Another missing discussion is about versioning. Even if it is not directly related, many of us do use git+latex or other combination of tools for collaborative editions that allow version control. Apparently this is not addressed by Dokieli.

Minor issues:

  • CSS doesn't seem to work properly. I can't see any change when creating a H2 element.
  • The authors forgot to mention Google Docs as a de facto standard collaborative tool on the Web that allows annotations.
  • Menu on title appear too high and can't be used.
  • There is no clear way to mark RDFa for the whole article.
  • The RDFa option also forces me to copy and paste whole URIs. I can' imagine some service that provides autocomplete that could be useful for 90% of the times I want to add metadata this way.
  • As any WYSIWYG editor, things can get really messy when inserting, deleting sentences in the middle of a paragraph. It would be nice to have a Markdown mode or something equivalent.

1 interaction

jon r replied on

@alabaeye @gandhiano If there is going to be another @transformap article from us, could we try writing it with csarven.ca/dokieli ?

Anonymous Reviewer replied on

Since the page count greatly exceeds the maximum specified in this year's CfP, I must recommend to reject the paper.

This is unfortunate, since the dokieli system appears to be very interesting. Therefore, I would encourage the authors to rewrite the paper and resubmit it in a relevant conference.

At the same time, I would also strongly suggest to include a more comprehensive discussion of the advantages of this solution (e.g., which are the specific limitations that the system will address? How will it impact the users in term of usability? How does it improve on the state of the art?) and –crucially- an evaluation, since at the moment the paper presents no empirical evidence of the benefits of dokieli.

In general, most of the issues flagged by previous reviews at http://csarven.ca/dokieli still appear to be unresolved.

Anonymous Reviewer replied on

The dokieli tool is nice, well designed and implemented, and surely worth presenting to the community.

Though I do not think the research track is a good place for this kind of paper. It can be a very good poster instead. In fact it is actually a (detailed) technical report on the system, more than a research paper.

The requirements of the system are just listed in Section 2; a more detailed explanation of the process to derive them is needed.

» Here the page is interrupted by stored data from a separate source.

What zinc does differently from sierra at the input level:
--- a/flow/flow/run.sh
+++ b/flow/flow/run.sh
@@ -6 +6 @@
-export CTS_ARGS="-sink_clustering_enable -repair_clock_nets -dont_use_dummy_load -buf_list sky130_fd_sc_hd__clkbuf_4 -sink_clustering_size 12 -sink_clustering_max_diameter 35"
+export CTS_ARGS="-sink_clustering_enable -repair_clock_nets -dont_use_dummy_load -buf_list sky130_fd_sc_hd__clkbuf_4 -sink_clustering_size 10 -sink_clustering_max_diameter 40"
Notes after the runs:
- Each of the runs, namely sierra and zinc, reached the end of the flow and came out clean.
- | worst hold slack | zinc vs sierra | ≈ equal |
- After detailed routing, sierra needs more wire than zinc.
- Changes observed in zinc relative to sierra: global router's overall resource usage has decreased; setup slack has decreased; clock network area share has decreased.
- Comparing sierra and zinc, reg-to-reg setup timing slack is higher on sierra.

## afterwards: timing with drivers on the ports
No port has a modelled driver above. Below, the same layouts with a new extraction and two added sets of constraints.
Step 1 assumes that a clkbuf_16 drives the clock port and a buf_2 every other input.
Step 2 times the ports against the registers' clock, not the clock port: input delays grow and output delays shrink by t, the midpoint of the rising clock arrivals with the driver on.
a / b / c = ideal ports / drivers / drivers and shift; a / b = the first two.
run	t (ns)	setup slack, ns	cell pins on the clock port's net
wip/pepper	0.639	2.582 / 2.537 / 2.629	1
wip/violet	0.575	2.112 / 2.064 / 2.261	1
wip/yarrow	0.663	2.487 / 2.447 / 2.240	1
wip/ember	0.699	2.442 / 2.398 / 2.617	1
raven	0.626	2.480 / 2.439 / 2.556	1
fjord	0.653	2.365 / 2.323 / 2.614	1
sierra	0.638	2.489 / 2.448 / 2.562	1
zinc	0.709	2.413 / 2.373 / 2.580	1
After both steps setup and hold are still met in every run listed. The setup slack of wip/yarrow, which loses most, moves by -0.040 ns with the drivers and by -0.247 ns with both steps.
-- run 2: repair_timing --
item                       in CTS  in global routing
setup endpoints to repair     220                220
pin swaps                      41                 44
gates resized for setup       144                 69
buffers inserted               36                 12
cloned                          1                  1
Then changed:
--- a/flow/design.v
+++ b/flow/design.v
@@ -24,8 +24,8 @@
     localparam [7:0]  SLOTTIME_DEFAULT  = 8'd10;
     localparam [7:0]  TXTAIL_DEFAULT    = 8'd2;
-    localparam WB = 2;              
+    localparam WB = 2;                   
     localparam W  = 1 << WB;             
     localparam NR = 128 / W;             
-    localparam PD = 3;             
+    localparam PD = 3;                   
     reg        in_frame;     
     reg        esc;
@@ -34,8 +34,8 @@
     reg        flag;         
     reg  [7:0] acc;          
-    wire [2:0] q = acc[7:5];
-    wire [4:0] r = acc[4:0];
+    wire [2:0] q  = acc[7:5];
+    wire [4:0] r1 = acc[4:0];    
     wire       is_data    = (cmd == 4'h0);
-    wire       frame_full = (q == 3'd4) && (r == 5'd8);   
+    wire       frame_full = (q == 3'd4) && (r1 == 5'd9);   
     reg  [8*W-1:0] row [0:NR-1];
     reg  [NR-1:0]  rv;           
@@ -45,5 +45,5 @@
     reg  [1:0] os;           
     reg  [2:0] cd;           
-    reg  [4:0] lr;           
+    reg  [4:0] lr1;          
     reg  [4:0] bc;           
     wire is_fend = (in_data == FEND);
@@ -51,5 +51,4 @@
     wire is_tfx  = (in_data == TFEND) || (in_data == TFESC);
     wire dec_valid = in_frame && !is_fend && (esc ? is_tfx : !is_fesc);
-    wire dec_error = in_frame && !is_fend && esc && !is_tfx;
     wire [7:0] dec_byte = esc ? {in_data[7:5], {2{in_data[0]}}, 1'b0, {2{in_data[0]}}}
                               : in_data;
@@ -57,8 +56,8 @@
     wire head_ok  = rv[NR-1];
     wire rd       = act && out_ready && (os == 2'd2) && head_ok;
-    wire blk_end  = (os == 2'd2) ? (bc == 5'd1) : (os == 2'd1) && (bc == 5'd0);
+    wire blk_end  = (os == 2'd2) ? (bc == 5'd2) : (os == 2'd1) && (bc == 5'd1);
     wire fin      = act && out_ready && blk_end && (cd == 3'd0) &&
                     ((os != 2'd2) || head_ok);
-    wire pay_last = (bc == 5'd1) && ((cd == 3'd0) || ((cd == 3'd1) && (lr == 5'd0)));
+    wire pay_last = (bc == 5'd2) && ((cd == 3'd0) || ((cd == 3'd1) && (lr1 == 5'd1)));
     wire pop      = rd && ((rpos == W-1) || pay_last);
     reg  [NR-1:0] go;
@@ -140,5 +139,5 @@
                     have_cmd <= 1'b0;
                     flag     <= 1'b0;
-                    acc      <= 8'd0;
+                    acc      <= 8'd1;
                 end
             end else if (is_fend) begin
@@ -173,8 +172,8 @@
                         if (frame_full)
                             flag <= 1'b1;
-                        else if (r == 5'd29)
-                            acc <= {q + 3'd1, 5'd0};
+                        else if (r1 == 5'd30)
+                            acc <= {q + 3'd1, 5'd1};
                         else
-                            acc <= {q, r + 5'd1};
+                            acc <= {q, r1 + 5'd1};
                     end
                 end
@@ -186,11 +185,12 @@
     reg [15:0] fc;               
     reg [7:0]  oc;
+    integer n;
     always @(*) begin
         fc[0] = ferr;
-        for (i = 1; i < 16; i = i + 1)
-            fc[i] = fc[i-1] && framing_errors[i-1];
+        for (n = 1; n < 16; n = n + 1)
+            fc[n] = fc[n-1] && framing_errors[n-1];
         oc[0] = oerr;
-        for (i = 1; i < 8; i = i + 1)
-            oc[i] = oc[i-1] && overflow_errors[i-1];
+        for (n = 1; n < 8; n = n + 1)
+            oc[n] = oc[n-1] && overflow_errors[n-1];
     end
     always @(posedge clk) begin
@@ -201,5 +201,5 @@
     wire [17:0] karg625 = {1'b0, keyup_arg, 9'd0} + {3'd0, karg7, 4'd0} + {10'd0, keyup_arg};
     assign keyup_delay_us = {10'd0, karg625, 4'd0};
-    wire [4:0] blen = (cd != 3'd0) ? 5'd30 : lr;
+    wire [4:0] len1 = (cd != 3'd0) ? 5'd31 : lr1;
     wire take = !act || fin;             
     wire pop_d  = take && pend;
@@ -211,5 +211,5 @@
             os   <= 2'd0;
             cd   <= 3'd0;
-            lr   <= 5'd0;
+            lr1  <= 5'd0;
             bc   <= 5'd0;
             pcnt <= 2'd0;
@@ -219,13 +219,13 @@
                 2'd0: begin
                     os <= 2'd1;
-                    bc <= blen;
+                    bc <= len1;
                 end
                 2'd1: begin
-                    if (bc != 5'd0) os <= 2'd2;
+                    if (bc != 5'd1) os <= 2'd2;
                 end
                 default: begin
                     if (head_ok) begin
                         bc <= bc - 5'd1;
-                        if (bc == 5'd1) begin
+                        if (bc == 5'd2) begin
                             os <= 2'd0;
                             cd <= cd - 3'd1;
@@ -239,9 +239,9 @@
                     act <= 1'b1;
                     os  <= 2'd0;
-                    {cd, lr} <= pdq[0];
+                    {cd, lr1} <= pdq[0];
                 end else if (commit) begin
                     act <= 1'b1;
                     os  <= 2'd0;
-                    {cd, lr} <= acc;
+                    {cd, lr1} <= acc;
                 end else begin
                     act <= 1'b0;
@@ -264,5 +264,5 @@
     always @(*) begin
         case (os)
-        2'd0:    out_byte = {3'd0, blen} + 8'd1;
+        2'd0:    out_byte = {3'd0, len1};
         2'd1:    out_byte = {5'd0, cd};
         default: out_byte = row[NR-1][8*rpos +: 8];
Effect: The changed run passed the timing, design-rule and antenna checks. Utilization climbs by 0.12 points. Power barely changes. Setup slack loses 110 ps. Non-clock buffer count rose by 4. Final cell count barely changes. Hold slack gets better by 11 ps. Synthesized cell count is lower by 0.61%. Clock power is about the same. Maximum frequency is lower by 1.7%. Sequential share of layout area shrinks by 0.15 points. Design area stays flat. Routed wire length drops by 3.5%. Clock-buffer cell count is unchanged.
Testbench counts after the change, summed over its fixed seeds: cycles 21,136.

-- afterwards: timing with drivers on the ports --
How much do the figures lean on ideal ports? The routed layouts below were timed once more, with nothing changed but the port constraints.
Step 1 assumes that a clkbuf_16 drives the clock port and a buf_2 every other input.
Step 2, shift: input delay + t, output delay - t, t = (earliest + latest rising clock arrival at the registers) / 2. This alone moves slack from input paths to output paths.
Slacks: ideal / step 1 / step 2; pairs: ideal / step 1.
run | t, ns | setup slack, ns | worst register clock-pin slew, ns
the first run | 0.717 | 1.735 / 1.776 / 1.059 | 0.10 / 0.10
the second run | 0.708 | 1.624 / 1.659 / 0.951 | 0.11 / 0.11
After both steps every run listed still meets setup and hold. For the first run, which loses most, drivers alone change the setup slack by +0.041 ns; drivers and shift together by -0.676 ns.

The paper should better frame the problem being addressed and the contribution.

The related works section is also just an overview of tools and does not identify the specific problems addressed by this work. The paper should also compare the proposed solution with the existing ones.

Section 4, and especially section 4.2, just lists some architectural choices, without really justifying them.

A lot of details could be removed from the implementation section; some screenshots could be removed as well.

The discussion is rather short, some end-user tests and usability evaluation is needed to demonstrate the robustness and applicability of this work.

The authors made available past reviews on this paper, most of which raised similar concerns, but they haven’t addressed these concerns yet.

A minor point: a lot of tools, libraries and technologies are mentioned in the paper but some references are missing (to websites, repositories, specifications).

Anonymous Reviewer replied on

The paper is 20 pages long. According to EKAW2016 call for papers:

"All submissions for research, in-use and position papers must be in English, and no longer than 15 pages. Papers that exceed this limit will be rejected without review."

The paper fails to fulfill the length requirement.

From a content point of view, the paper presents a very interesting approach/tool for document authoring, publication and interaction. I believe it has the potential to change the traditional way authoring and publishing is currently done. It truly shows how Semantic Web technologies can be used to create a collaborative and distributed apps.

Although the work itself is very interesting, the way it is presented, as a scientific publication, has many problems e.g. the problem addressed is not clearly defined, there is no methodology, and no evaluation.